◆ Supplied material

File: src/rtl/conv1d_pkg.sv
`default_nettype none
// ============================================================================
//  Module      : conv1d_pkg
//  Description : Shared definitions for the 1-D convolution datapath: the
//                sequencer state encoding and the parameter helper functions
//                used by the address generator, MAC array and buffers.
//  Revision    : 1.0  initial release
// ============================================================================
package conv1d_pkg;

  typedef enum logic [2:0] {
    ST_IDLE  = 3'd0,
    ST_CLEAR = 3'd1,
    ST_TAP   = 3'd2,
    ST_STORE = 3'd3,
    ST_WRITE = 3'd4,
    ST_DONE  = 3'd5
  } state_t;

  // Ceiling log2, never less than 1 so every derived bus has at least one bit.
  function automatic int clog2_min1(input int value);
    int r;
    r = 0;
    for (int i = 0; i < 31; i++) begin
      if ((1 << i) < value) r = i + 1;
    end
    return (r < 1) ? 1 : r;
  endfunction

  // Number of output positions; trailing inputs that cannot fill a window
  // are dropped.
  function automatic int out_size(input int input_size, input int kernel_size,
                                  input int stride);
    return (input_size - kernel_size) / stride + 1;
  endfunction

endpackage
`default_nettype wire

File: src/rtl/agu_wrap_counter.sv
`default_nettype none
// ============================================================================
//  Module      : agu_wrap_counter
//  Description : Counter running 0..MAX and wrapping back to 0. Clear has
//                priority over enable. wrap flags that count sits at MAX.
//  Ports       : clk, rst    - clock, asynchronous active-high reset
//                en          - advance the count
//                clr         - synchronous return to 0
//                count, wrap - current value, count == MAX
//  Revision    : 1.0  initial release
// ============================================================================
module agu_wrap_counter #(
  parameter int MAX   = 3,
  parameter int WIDTH = 2
) (
  input  logic             clk,
  input  logic             rst,
  input  logic             en,
  input  logic             clr,
  output logic [WIDTH-1:0] count,
  output logic             wrap
);

  assign wrap = (count == WIDTH'(MAX));

  always_ff @(posedge clk or posedge rst) begin
    if (rst) begin
      count <= '0;
    end else if (clr) begin
      count <= '0;
    end else if (en) begin
      count <= wrap ? '0 : count + 1'b1;
    end
  end

endmodule
`default_nettype wire

File: src/rtl/conv1d_agu.sv
`default_nettype none
// ============================================================================
//  Module      : conv1d_agu
//  Description : Address generator / sequencer for the multi-kernel 1-D
//                convolution. Per output position: one clear cycle,
//                KERNEL_SIZE accumulate cycles with weight/input addresses,
//                one valid cycle and one write cycle with output addresses.
//  Ports       : clk, rst        - clock, asynchronous active-high reset
//                start, en       - begin a pass (IDLE only), advance enable
//                busy, done      - pass in progress, end-of-pass pulse
//                w_addr, x_addr  - per-kernel weight and shared input address
//                out_addr        - per-kernel output address
//                clear, acc,     - accumulator clear, accumulate,
//                valid, write      result valid, output buffer write
//  Revision    : 1.0  initial release
// ============================================================================
module conv1d_agu
  import conv1d_pkg::*;
#(
  parameter int KERNEL_SIZE = 3,
  parameter int KERNELS     = 4,
  parameter int STRIDE      = 1,
  parameter int INPUT_SIZE  = 27,
  localparam int OUT_SIZE   = out_size(INPUT_SIZE, KERNEL_SIZE, STRIDE),
  localparam int W_BITS     = clog2_min1(KERNELS * KERNEL_SIZE),
  localparam int X_BITS     = clog2_min1(INPUT_SIZE),
  localparam int O_BITS     = clog2_min1(KERNELS * OUT_SIZE)
) (
  input  logic                      clk,
  input  logic                      rst,
  input  logic                      start,
  input  logic                      en,
  output logic                      busy,
  output logic                      done,
  output logic [KERNELS*W_BITS-1:0] w_addr,
  output logic [X_BITS-1:0]         x_addr,
  output logic [KERNELS*O_BITS-1:0] out_addr,
  output logic                      clear,
  output logic                      acc,
  output logic                      valid,
  output logic                      write
);

  localparam int TAP_BITS = clog2_min1(KERNEL_SIZE);
  localparam int POS_BITS = clog2_min1(OUT_SIZE);

  state_t state, state_next;

  logic [TAP_BITS-1:0] tap, tap_sel;
  logic [POS_BITS-1:0] pos;
  logic                tap_wrap, pos_wrap;
  logic                tap_inc, tap_clr, pos_inc, pos_clr;
  logic                load_x, load_o;

  logic [KERNELS*W_BITS-1:0] w_next;
  logic [KERNELS*O_BITS-1:0] o_next;
  logic [X_BITS-1:0]         x_next;

  agu_wrap_counter #(.MAX(KERNEL_SIZE - 1), .WIDTH(TAP_BITS)) u_tap_cnt (
    .clk   (clk),
    .rst   (rst),
    .en    (tap_inc),
    .clr   (tap_clr),
    .count (tap),
    .wrap  (tap_wrap)
  );

  agu_wrap_counter #(.MAX(OUT_SIZE - 1), .WIDTH(POS_BITS)) u_pos_cnt (
    .clk   (clk),
    .rst   (rst),
    .en    (pos_inc),
    .clr   (pos_clr),
    .count (pos),
    .wrap  (pos_wrap)
  );

  always_ff @(posedge clk or posedge rst) begin
    if (rst) state <= ST_IDLE;
    else     state <= state_next;
  end

  // Every non-IDLE/DONE transition is gated by en so a stall freezes the
  // whole sequencer. tap_sel is the tap index that will be current after
  // the edge, so addresses are loaded in step with entry to the tap cycle.
  always_comb begin
    state_next = state;
    tap_inc    = 1'b0;
    tap_clr    = 1'b0;
    pos_inc    = 1'b0;
    pos_clr    = 1'b0;
    load_x     = 1'b0;
    load_o     = 1'b0;
    tap_sel    = '0;
    case (state)
      ST_IDLE: begin
        if (start) begin
          state_next = ST_CLEAR;
          pos_clr    = 1'b1;
        end
      end
      ST_CLEAR: begin
        if (en) begin
          state_next = ST_TAP;
          tap_clr    = 1'b1;
          load_x     = 1'b1;
        end
      end
      ST_TAP: begin
        if (en) begin
          if (tap_wrap) begin
            state_next = ST_STORE;
            load_o     = 1'b1;
          end else begin
            tap_inc = 1'b1;
            load_x  = 1'b1;
            tap_sel = tap + 1'b1;
          end
        end
      end
      ST_STORE: begin
        if (en) state_next = ST_WRITE;
      end
      ST_WRITE: begin
        if (en) begin
          if (pos_wrap) begin
            state_next = ST_DONE;
          end else begin
            state_next = ST_CLEAR;
            pos_inc    = 1'b1;
          end
        end
      end
      ST_DONE:  state_next = ST_IDLE;
      default:  state_next = ST_IDLE;
    endcase
  end

  // Strobes are decoded from state and masked by en, so a stalled cycle
  // emits nothing and the strobe reappears once en returns.
  assign busy  = (state != ST_IDLE) && (state != ST_DONE);
  assign done  = (state == ST_DONE);
  assign clear = (state == ST_CLEAR) && en;
  assign acc   = (state == ST_TAP)   && en;
  assign valid = (state == ST_STORE) && en;
  assign write = (state == ST_WRITE) && en;

  assign x_next = X_BITS'(int'(pos) * STRIDE + int'(tap_sel));

  for (genvar k = 0; k < KERNELS; k++) begin : g_kernel
    assign w_next[k*W_BITS +: W_BITS] = W_BITS'(k * KERNEL_SIZE + int'(tap_sel));
    assign o_next[k*O_BITS +: O_BITS] = O_BITS'(k * OUT_SIZE + int'(pos));
  end

  always_ff @(posedge clk or posedge rst) begin
    if (rst) begin
      w_addr   <= '0;
      x_addr   <= '0;
      out_addr <= '0;
    end else begin
      if (load_x) begin
        w_addr <= w_next;
        x_addr <= x_next;
      end
      if (load_o) out_addr <= o_next;
    end
  end

endmodule
`default_nettype wire
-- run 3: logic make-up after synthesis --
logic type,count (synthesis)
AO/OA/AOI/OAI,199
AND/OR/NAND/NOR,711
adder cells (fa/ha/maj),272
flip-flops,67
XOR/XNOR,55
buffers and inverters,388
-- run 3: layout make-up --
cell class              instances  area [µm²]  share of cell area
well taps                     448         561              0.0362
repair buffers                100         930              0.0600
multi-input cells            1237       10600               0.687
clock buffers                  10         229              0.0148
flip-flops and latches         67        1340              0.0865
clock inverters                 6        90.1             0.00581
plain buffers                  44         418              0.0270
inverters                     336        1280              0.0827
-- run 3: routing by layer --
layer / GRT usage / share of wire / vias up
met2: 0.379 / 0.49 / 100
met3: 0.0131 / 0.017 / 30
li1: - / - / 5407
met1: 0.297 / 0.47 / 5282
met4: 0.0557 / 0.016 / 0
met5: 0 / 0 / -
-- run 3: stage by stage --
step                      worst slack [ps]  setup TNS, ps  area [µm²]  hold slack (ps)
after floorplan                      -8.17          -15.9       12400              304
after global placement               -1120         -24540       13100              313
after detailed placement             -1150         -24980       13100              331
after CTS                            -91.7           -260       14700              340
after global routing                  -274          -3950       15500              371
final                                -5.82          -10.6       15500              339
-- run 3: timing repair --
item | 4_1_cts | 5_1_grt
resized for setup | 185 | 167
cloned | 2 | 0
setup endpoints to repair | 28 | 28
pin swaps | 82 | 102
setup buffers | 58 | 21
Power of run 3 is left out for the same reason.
File: src/rtl/timeout_cnt.sv
// Clearable 8-bit up-counter; o_tc flags that the count equals TC_VAL.
module timeout_cnt
   import mem_access_ctrl_pkg::*;
#(
   parameter logic [CNT_W-1:0] TC_VAL = CNT_W'(TIMEOUT_CYC_DEF - 1)
) (
   input  logic i_clk,
   input  logic i_resetn,
   input  logic i_clr,
   input  logic i_en,
   output logic o_tc
);

   logic [CNT_W-1:0] count_q, count_d;

   always_comb begin
      // NOTE: default first so every path assigns count_d and no latch is inferred.
      count_d = count_q;
      if (i_clr)     count_d = '0;
      else if (i_en) count_d = count_q + CNT_W'(1);
   end

   // NOTE: non-blocking assignments in clocked blocks keep every flop sampling pre-edge values.
   always_ff @(posedge i_clk) begin
      if (!i_resetn) count_q <= '0;
      else           count_q <= count_d;
   end

   assign o_tc = (count_q == TC_VAL);

endmodule : timeout_cnt
<file path="src/rtl/apb_requester.sv">
// APB-style bus requester: one transfer at a time, host command/response
// ports, wait-state timeout so a silent slave cannot stall the host.
module apb_requester #(
  parameter int addrWidth     = 2,
  parameter int dataWidth     = 8,
  parameter int timeoutCycles = 16
) (
  input  logic                 clk,
  input  logic                 reset,
  input  logic                 cmd_valid,
  output logic                 cmd_ready,
  input  logic                 cmd_write,
  input  logic [addrWidth-1:0] cmd_addr,
  input  logic [dataWidth-1:0] cmd_wdata,
  output logic                 rsp_valid,
  output logic [dataWidth-1:0] rsp_rdata,
  output logic                 rsp_err,
  output logic                 rsp_timeout,
  output logic                 sel,
  output logic                 enable,
  output logic                 write,
  output logic [addrWidth-1:0] addr,
  output logic [dataWidth-1:0] wdata,
  input  logic [dataWidth-1:0] rdata,
  input  logic                 ready,
  input  logic                 slverr
);

  typedef enum logic [1:0] {
    IDLE,
    SETUP,
    ACCESS,
    RESP
  } state_t;

  localparam bit       TimeoutOn = (timeoutCycles != 0);
  localparam logic [7:0] LastWait = 8'(timeoutCycles - 1);

  state_t     state;
  state_t     state_next;
  logic [7:0] wait_cnt;
  logic       timed_out;

  assign timed_out = TimeoutOn && (wait_cnt == LastWait);

  always_ff @(posedge clk or posedge reset) begin
    if (reset) state <= IDLE;
    else       state <= state_next;
  end

  always_comb begin
    state_next = state;
    unique case (state)
      IDLE:   if (cmd_valid) state_next = SETUP;
      SETUP:  state_next = ACCESS;
      ACCESS: if (ready || timed_out) state_next = RESP;
      RESP:   state_next = IDLE;
    endcase
  end

  // Handshake and bus strobes decode straight from the state register.
  assign cmd_ready = (state == IDLE);
  assign sel       = (state == SETUP) || (state == ACCESS);
  assign enable    = (state == ACCESS);
  assign rsp_valid = (state == RESP);

  always_ff @(posedge clk or posedge reset) begin
    if (reset) begin
      write       <= 1'b0;
      addr        <= '0;
      wdata       <= '0;
      wait_cnt    <= '0;
      rsp_rdata   <= '0;
      rsp_err     <= 1'b0;
      rsp_timeout <= 1'b0;
    end else begin
      unique case (state)
        IDLE: begin
          if (cmd_valid) begin
            write <= cmd_write;
            addr  <= cmd_addr;
            wdata <= cmd_wdata;
          end
        end
        SETUP: wait_cnt <= '0;
        ACCESS: begin
          // A ready seen on the timeout edge still completes normally.
          if (ready) begin
            rsp_err     <= slverr;
            rsp_timeout <= 1'b0;
            rsp_rdata   <= write ? '0 : rdata;
          end else if (timed_out) begin
            rsp_err     <= 1'b1;
            rsp_timeout <= 1'b1;
            rsp_rdata   <= '0;
          end else begin
            wait_cnt <= wait_cnt + 8'd1;
          end
        end
        RESP: ;
      endcase
    end
  end

endmodule

</file>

◆ Directions
Using the entries above, repeat only the lines from the one containing "-- run 3: logic" through the one containing "flip-flops and latches", end lines included.

◆ Exercise answer
-- run 3: logic make-up after synthesis --
logic type,count (synthesis)
AO/OA/AOI/OAI,199
AND/OR/NAND/NOR,711
adder cells (fa/ha/maj),272
flip-flops,67
XOR/XNOR,55
buffers and inverters,388
-- run 3: layout make-up --
cell class              instances  area [µm²]  share of cell area
well taps                     448         561              0.0362
repair buffers                100         930              0.0600
multi-input cells            1237       10600               0.687
clock buffers                  10         229              0.0148
flip-flops and latches         67        1340              0.0865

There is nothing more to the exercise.